### TASK REQUIREMENTS
From the listing below, pick out each line with the word "instances".

*** SUPPLIED ENTRIES Section Begins ***

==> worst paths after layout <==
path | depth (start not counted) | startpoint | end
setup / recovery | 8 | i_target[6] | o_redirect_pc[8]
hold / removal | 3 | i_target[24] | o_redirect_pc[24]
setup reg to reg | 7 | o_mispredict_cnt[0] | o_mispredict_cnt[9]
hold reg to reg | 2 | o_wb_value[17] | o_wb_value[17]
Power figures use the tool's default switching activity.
### config.mk
export PLATFORM = sky130hd
export DESIGN_NAME = boot_loader_flat
export DESIGN_NICKNAME = d
export VERILOG_FILES = /design/src/rtl/boot_loader_if.sv /design/src/rtl/boot_loader.sv /design/src/flat_wrapper.sv
export SDC_FILE = /design/constraint.sdc
export NUM_CORES = 1
export LEC_CHECK = 0
export CAP_MARGIN = 20
export CORE_MARGIN = 5
export CORE_UTILIZATION = 35
export DETAILED_ROUTE_END_ITERATION = 10
export GPL_ROUTABILITY_DRIVEN = 0
export PLACE_DENSITY = 0.6
export SLEW_MARGIN = 20
export SYNTH_ARGS = -nofsm -noshare
export SYNTH_HDL_FRONTEND = slang
export SYNTH_SLANG_ARGS = --single-unit
export TNS_END_PERCENT = 1
### constraint.sdc
create_clock -name clk -period 4.15 [get_ports clk]
set_clock_uncertainty 0.05 [all_clocks]
set_input_delay 0.6225 -clock clk [delete_from_list [all_inputs] [get_ports clk]]
set_output_delay 0.6225 -clock clk [all_outputs]
set_load 0.01 [all_outputs]
### src/rtl/boot_loader_if.sv
// Byte-stream and instruction-memory write bus of the boot loader.
// master: byte source / observer side; slave: the loader itself.
interface boot_loader_if #(
  parameter int ADDR_W = 10
);
  logic              rx_valid;
  logic [7:0]        rx_data;
  logic              rx_ready;
  logic              imem_we;
  logic [ADDR_W-1:0] imem_waddr;
  logic [31:0]       imem_wdata;
  logic              cpu_rstn;
  logic              boot_done;
  logic              boot_err;

  modport master (
    output rx_valid, rx_data,
    input  rx_ready, imem_we, imem_waddr, imem_wdata,
    input  cpu_rstn, boot_done, boot_err
  );

  modport slave (
    input  rx_valid, rx_data,
    output rx_ready, imem_we, imem_waddr, imem_wdata,
    output cpu_rstn, boot_done, boot_err
  );
endinterface

### src/rtl/boot_loader.sv
// Boot loader: receives a framed program image over a byte stream
// (0xA5, LEN_HI, LEN_LO, 4*N big-endian data bytes [, checksum]), writes
// each word into instruction memory and releases the CPU reset when done.
// Optional feature macro: BOOT_LOADER_CSUM_EN adds a trailing XOR checksum
// byte that must match the XOR of all data bytes.
// All outputs are decoded from registered state or driven by registers.
module boot_loader #(
  parameter int ADDR_W = 10
) (
  input  logic         clk,
  input  logic         rst,
  boot_loader_if.slave bus
);

  localparam logic [7:0]  SYNC_BYTE = 8'hA5;
  localparam int          IDX_W     = ADDR_W + 1;
  // Largest legal word count: the full memory capacity.
  localparam logic [16:0] MAX_WORDS = 17'(1) << ADDR_W;

  typedef enum logic [2:0] {
    SYNC,
    LEN_HI,
    LEN_LO,
    DATA,
    WRITE,
`ifdef BOOT_LOADER_CSUM_EN
    CSUM,
`endif
    RUN,
    ERROR
  } state_t;

  // Where the FSM goes once all words are written (or N = 0).
`ifdef BOOT_LOADER_CSUM_EN
  localparam state_t AFTER_DATA = CSUM;
`else
  localparam state_t AFTER_DATA = RUN;
`endif

  state_t            state_q;
  state_t            state_d;
  logic [15:0]       len_q;
  logic [IDX_W-1:0]  word_idx_q;
  logic [1:0]        byte_cnt_q;
  logic [31:0]       wdata_q;
`ifdef BOOT_LOADER_CSUM_EN
  logic [7:0]        csum_q;
`endif

  logic              accept;
  logic [15:0]       len_n;
  logic [16:0]       idx_next;
  logic              last_word;
  logic              rx_ready_c;
  logic              we_c;
  logic              run_c;
  logic              err_c;

  assign accept    = bus.rx_valid & rx_ready_c;
  assign len_n     = {len_q[15:8], bus.rx_data};
  assign idx_next  = 17'(word_idx_q) + 17'd1;
  assign last_word = (idx_next == {1'b0, len_q});

  // State register.
  always_ff @(posedge clk or posedge rst) begin
    if (rst) state_q <= SYNC;
    else     state_q <= state_d;
  end

  // Next-state logic and state-decoded outputs.
  always_comb begin
    state_d    = state_q;
    rx_ready_c = 1'b0;
    we_c       = 1'b0;
    run_c      = 1'b0;
    err_c      = 1'b0;
    case (state_q)
      SYNC: begin
        rx_ready_c = 1'b1;
        if (bus.rx_valid && bus.rx_data == SYNC_BYTE) state_d = LEN_HI;
      end
      LEN_HI: begin
        rx_ready_c = 1'b1;
        if (bus.rx_valid) state_d = LEN_LO;
      end
      LEN_LO: begin
        rx_ready_c = 1'b1;
        if (bus.rx_valid) begin
          if (len_n == 16'd0)                 state_d = AFTER_DATA;
          else if ({1'b0, len_n} > MAX_WORDS) state_d = ERROR;
          else                                state_d = DATA;
        end
      end
      DATA: begin
        rx_ready_c = 1'b1;
        if (bus.rx_valid && byte_cnt_q == 2'd3) state_d = WRITE;
      end
      WRITE: begin
        we_c    = 1'b1;
        state_d = last_word ? AFTER_DATA : DATA;
      end
`ifdef BOOT_LOADER_CSUM_EN
      CSUM: begin
        rx_ready_c = 1'b1;
        if (bus.rx_valid) state_d = (bus.rx_data == csum_q) ? RUN : ERROR;
      end
`endif
      RUN: begin
        run_c = 1'b1;
      end
      ERROR: begin
        err_c = 1'b1;
      end
      default: begin
        state_d = SYNC;
      end
    endcase
  end

  // Length capture, word/byte counters, big-endian word assembly, checksum.
  always_ff @(posedge clk or posedge rst) begin
    if (rst) begin
      len_q      <= '0;
      word_idx_q <= '0;
      byte_cnt_q <= '0;
      wdata_q    <= '0;
`ifdef BOOT_LOADER_CSUM_EN
      csum_q     <= '0;
`endif
    end else begin
      case (state_q)
        LEN_HI: if (accept) len_q[15:8] <= bus.rx_data;
        LEN_LO: if (accept) begin
          len_q[7:0] <= bus.rx_data;
          word_idx_q <= '0;
          byte_cnt_q <= '0;
`ifdef BOOT_LOADER_CSUM_EN
          csum_q     <= '0;
`endif
        end
        DATA: if (accept) begin
          wdata_q    <= {wdata_q[23:0], bus.rx_data};
          byte_cnt_q <= byte_cnt_q + 2'd1;
`ifdef BOOT_LOADER_CSUM_EN
          csum_q     <= csum_q ^ bus.rx_data;
`endif
        end
        WRITE: word_idx_q <= word_idx_q + IDX_W'(1);
        default: ;
      endcase
    end
  end

  assign bus.rx_ready   = rx_ready_c;
  assign bus.imem_we    = we_c;
  assign bus.imem_waddr = word_idx_q[ADDR_W-1:0];
  assign bus.imem_wdata = wdata_q;
  assign bus.cpu_rstn   = run_c;
  assign bus.boot_done  = run_c;
  assign bus.boot_err   = err_c;

endmodule

### src/flat_wrapper.sv
// flat-port wrapper written by rule: the top's interface ports become plain ports
module boot_loader_flat 
#(
  parameter int ADDR_W = 10
)
  (clk, rst, bus_rx_valid, bus_rx_data, bus_rx_ready, bus_imem_we, bus_imem_waddr, bus_imem_wdata, bus_cpu_rstn, bus_boot_done, bus_boot_err);
  boot_loader_if #(.ADDR_W(ADDR_W)) bus_i ();
  input  logic clk;
  input  logic rst;
  input wire logic [$bits(bus_i.rx_valid)-1:0] bus_rx_valid;
  input wire logic [$bits(bus_i.rx_data)-1:0] bus_rx_data;
  output wire logic [$bits(bus_i.rx_ready)-1:0] bus_rx_ready;
  output wire logic [$bits(bus_i.imem_we)-1:0] bus_imem_we;
  output wire logic [$bits(bus_i.imem_waddr)-1:0] bus_imem_waddr;
  output wire logic [$bits(bus_i.imem_wdata)-1:0] bus_imem_wdata;
  output wire logic [$bits(bus_i.cpu_rstn)-1:0] bus_cpu_rstn;
  output wire logic [$bits(bus_i.boot_done)-1:0] bus_boot_done;
  output wire logic [$bits(bus_i.boot_err)-1:0] bus_boot_err;
  assign bus_i.rx_valid = bus_rx_valid;
  assign bus_i.rx_data = bus_rx_data;
  assign bus_rx_ready = bus_i.rx_ready;
  assign bus_imem_we = bus_i.imem_we;
  assign bus_imem_waddr = bus_i.imem_waddr;
  assign bus_imem_wdata = bus_i.imem_wdata;
  assign bus_cpu_rstn = bus_i.cpu_rstn;
  assign bus_boot_done = bus_i.boot_done;
  assign bus_boot_err = bus_i.boot_err;
  boot_loader #(.ADDR_W(ADDR_W)) u_core (.clk(clk), .rst(rst), .bus(bus_i));
endmodule
# Word-level counts from Yosys, hierarchy flattened
# Cells that the tools add are included.
# totals
ff_bits,64
in_bits,11
output_inout_bits,47
elab_cells,58
# classes
n_addsub,3
n_lt_le_gt_ge,1
n_eq_ne,15
muxes,17
n_bitwise,2
reduce_logical,14
# ops
cell,n
one-hot mux 11 bit (2 select lines),1
2-to-1 mux 3 bit,7
one-hot mux 3 bit (6 select lines),1
equality test 17 x 16 -> 1 bit,1
greater-than comparator 16 x 11 -> 1 bit (second input constant),1
zero test 16 bit,1
adder 11 x 1 -> 12 bit (second input constant),1
adder 11 x 1 -> 11 bit (second input constant),1
2-to-1 mux 11 bit,1
equality test 3 bit (second input constant),3
equality test 8 bit (second input constant),1
!= test 2 x 1 -> 1 bit (second input constant),4
AND reduction 2 bit,4
equality test 3 x 2 -> 1 bit (second input constant),2
AND reduction 5 bit,1
2-to-1 mux 1 bit,4
2-to-1 mux 2 bit,2
!= test 2 bit (second input constant),2
one-hot mux 2 bit (2 select lines),1
nonzero test 2 bit,2
OR reduction 4 bit,1
equality test 3 x 1 -> 1 bit (second input constant),1
zero test 3 bit,1
AND reduction 3 bit,1
6 further kinds,7

# Logic depth before layout (Yosys ltp)
# depth
depth_word,6
ltp_mapped,8
depth_no_buf,7

# Worst setup path after synthesis
# Ideal clock, no wire load.
# synth_timing
kind,flip-flop to flip-flop
startpoint,register u_core.word_idx_q[0]
endpoint,register u_core.state_q[1]
setup_time_ns,0.122
arrival_time_ns,1.958
required_time_ns,3.978
setup_slack_ns,2.020
path_stages_with_launch,9
n_path_buf,1
period_less_slack_ns,2.130
cell_sequence,dfrtp_1 ha_1 buf_4 nand2_1 o21a_1 or3_1 a221oi_2 o2111ai_1 o2bb2ai_1
# synth_via
elab_chain_cells,4
# synth_lines
element,line_no,rtl
from (decl),boot_loader.sv:43,logic [IDX_W-1:0] word_idx_q;
from (signal assigned),boot_loader.sv:148,WRITE: word_idx_q <= word_idx_q + IDX_W'(1);
adder 11 x 1 -> 12 bit,boot_loader.sv:61,assign idx_next = 17'(word_idx_q) + 17'd1;
equality test 17 x 16 -> 1 bit,boot_loader.sv:62,"assign last_word = (idx_next == {1'b0, len_q});"
2-to-1 mux 3 bit,boot_loader.sv:100,state_d = last_word ? AFTER_DATA : DATA;
one-hot mux 3 bit (6 select lines),boot_loader.sv:77,case (state_q)
to (signal assigned),boot_loader.sv:67,else state_q <= state_d;
to (decl),boot_loader.sv:40,state_t state_q;
# No other way between the ends.
# A chain may end at the register's enable or synchronous reset.

# Worst setup path after layout
# layout_timing
startpoint,register u_core.state_q[0]
endpoint,output bus_imem_we
# layout_via
elab_chain_cells,2
# layout_lines
element,line_no,rtl
equality test 3 bit,boot_loader.sv:77,
2-to-1 mux 1 bit,boot_loader.sv:77,
to (decl),flat_wrapper.sv:13,output wire logic [$bits(bus_i.imem_we)-1:0] bus_imem_we;
# No other way between the ends.

==> reports/qor.csv <==
metric,value,unit
grt_usage,0.132,
via_count,2254,
cts-buffers-inserted,9,
crit_required,3.48,ns
hold_path_class,reg -> reg,
cts_max_level,3,
cts_root_buf,clkbuf_8,
drv_cap,0,
antenna_found_initial,0,
seqCellArea,0.00160,sq mm
power_density,711,mW/mm^2
leakage,1.62,nW
post_cts_resized,0,
num_rows,34,
wl_per_cell,16.0,um
drc_errors,0,
status,"finished, final reports clean",
ir_worst_vdd,0.296,mV
cts_hold_buf,0,
setup_tns,0,ns
fillers,846,
first_iter_violations,105,
period_share,0.758,
ys.warnings.count,0,
drive_gt1_frac,0.233,
grt_pass1_wl,11.7,mm
synth_flop_cell,dfrtp_1,
totalWireLength,7.03,mm
layout_setup_ws,1.00,ns
die_width,106,um
ys_seq_area_frac,0.502,
path_clk_slew,0.07,ns
rsz0062_at_grt,no,
pin_count,58,
stdcell_count,439,
start_kind,register,
clock-sinks,64,
worstMarginPinSlew,0.865,ns
die_area,0.0111,sq mm
r2r_setup_slack,1.55,ns
hpwlAfterDp,5.01,mm
core_area,0.00881,sq mm
cp.arrival,2.47,ns
firstDrtPassIters,4,
path_class,reg -> out,
place_inst,423,
pre_cts_ws,1.31,ns
relSlewSlack,0.422,
stdcell_area,0.00397,sq mm
hold_viol,0,
synth-async-reset-ratio,1.00,
grt.overflow.total,0,
area_growth,24.3,%
synth_enable_flop_cells,0,
synth-seq-cells,64,
slew_viol_final,0,
portBuffers,57,
start_util,0.363,
p_total,2.82,mW
holdWs,0.452,ns
fp.dieH,106,um
cp-end-kind,output pin,
ant_nets,0,
synthCells,281,
antennaDiodeCount,0,
min_period,3.15,ns
fmax,0.318,GHz
synthDistinctLibCells,53,
finalSetupViolations,0,
insertion_delay,0.33,ns
cts_tree,yes,
vias_per_cell,5.13,
clk_path_buf_depth,2,
cp_max_fo,16,
final_util,0.451,
multiInputGateArea,0.00142,sq mm
num-nets-final,339,
syn_area_per_cell,11.4,sq um
place_area,0.00377,sq mm
cts_setup_buffers,0,
synth_fp_nets,294,
netlist_area,0.00319,sq mm
grt_max_degree,52,
first_global_vias,2262,
-- cell usage in the layout, fill, tap and decap left out, types with 2 or more instances in the layout --
cell type / netlist / routed
clkdlybuf4s50_1: 0 / 57
clkbuf_8: 0 / 10
buf_4: 12 / 3
mux2_2: 48 / 48
nand2_1: 21 / 21
a31oi_1: 2 / 2
nor2_1: 15 / 15
nand4_1: 3 / 3
and3_1: 2 / 2
clkinv_2: 0 / 3
inv_1: 5 / 4
xnor2_1: 10 / 10
nor3_1: 4 / 4
nand2b_1: 2 / 2
nor3b_1: 3 / 3
xor2_1: 3 / 3
o31ai_1: 4 / 4
o21ai_0: 18 / 18
nand3_1: 8 / 8
nand3_2: 2 / 2
dfrtp_1: 64 / 64
nor4_1: 3 / 3
o211ai_1: 3 / 3
a21oi_1: 6 / 6
ha_1: 2 / 2
-- sequential cells by signal, summed over array words and instances, names as in the netlist --
register and flops:
u_core.bus.imem_wdata 32, u_core.state_q 3, u_core.byte_cnt_q 2, u_core.len_q 16
u_core.word_idx_q 11
-- worst paths after layout --
check,cells after the start,startpoint,endpoint
worst max-delay path,4,u_core.state_q[0],bus_imem_we
worst min-delay path,2,u_core.byte_cnt_q[1],u_core.byte_cnt_q[1]
worst max register to register,7,u_core.word_idx_q[0],u_core.state_q[1]
worst min register to register,2,u_core.byte_cnt_q[1],u_core.byte_cnt_q[1]
max in group asynchronous,3,rst,u_core.bus.imem_wdata[12]
min in group asynchronous,2,rst,u_core.bus.imem_wdata[25]
-- cell type report --
type / instances / share of cell area
Clock buffer: 11 / 0.0356
Clock inverter: 5 / 0.0142
Inverter: 6 / 0.00599
Multi-Input combinational cell: 185 / 0.357
Sequential cell: 64 / 0.404
Tap cell: 108 / 0.0341
Timing Repair Buffer: 60 / 0.149
-- critical path, stage by stage, from the launching register on --
cell and delay [ns]:
dfrtp_1 0.62, nor2_1 0.17, nand2_1 0.43, clkinv_1 0.36
clkdlybuf4s50_1 0.57
-- power breakdown --
part / switching [mW] / internal (mW) / total, mW
combinational: 0.438 / 0.688 / 1.13
sequential: 0.268 / 0.895 / 1.16
clock: 0.238 / 0.293 / 0.531
-- synthesized netlist by cell type, types with 5 or more instances --
cell type / n / area, sq um
a21oi_1: 6 / 30.0
buf_4: 12 / 90.1
clkbuf_1: 9 / 33.8
dfrtp_1: 64 / 1600
inv_1: 5 / 18.8
mux2_2: 48 / 541
nand2_1: 21 / 78.8
nand3_1: 8 / 40.0
nor2_1: 15 / 56.3
o21ai_0: 18 / 90.1
xnor2_1: 10 / 87.6
-- logic make-up (layout without fill, tap and decap cells) --
| family | after synthesis | count (layout) | share of synthesized area |
|---|---|---|---|
| buf+inv | 32 | 82 | 0.0549 |
| xor+xnor | 14 | 14 | 0.0431 |
| flops | 64 | 64 | 0.502 |
| compound gates | 48 | 48 | 0.101 |
| fa+ha+maj | 2 | 2 | 0.00784 |
| mux | 48 | 48 | 0.169 |
| simple gates | 73 | 73 | 0.123 |
-- metal layers --
| metal | vias up | share of wire | GRT usage |
|---|---|---|---|
| li1 | 1089 | - | - |
| met1 | 1131 | 0.48 | 0.173 |
| met2 | 28 | 0.49 | 0.214 |
| met3 | 6 | 0.027 | 0.0293 |
| met4 | 0 | 0.012 | 0.0490 |
| met5 | - | 0 | 0 |
Note: power is estimated with default switching activity, not from simulation.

*** SUPPLIED ENTRIES Section Ends ***

### TASK SOLUTION
-- cell usage in the layout, fill, tap and decap left out, types with 2 or more instances in the layout --
-- sequential cells by signal, summed over array words and instances, names as in the netlist --
type / instances / share of cell area
-- synthesized netlist by cell type, types with 5 or more instances --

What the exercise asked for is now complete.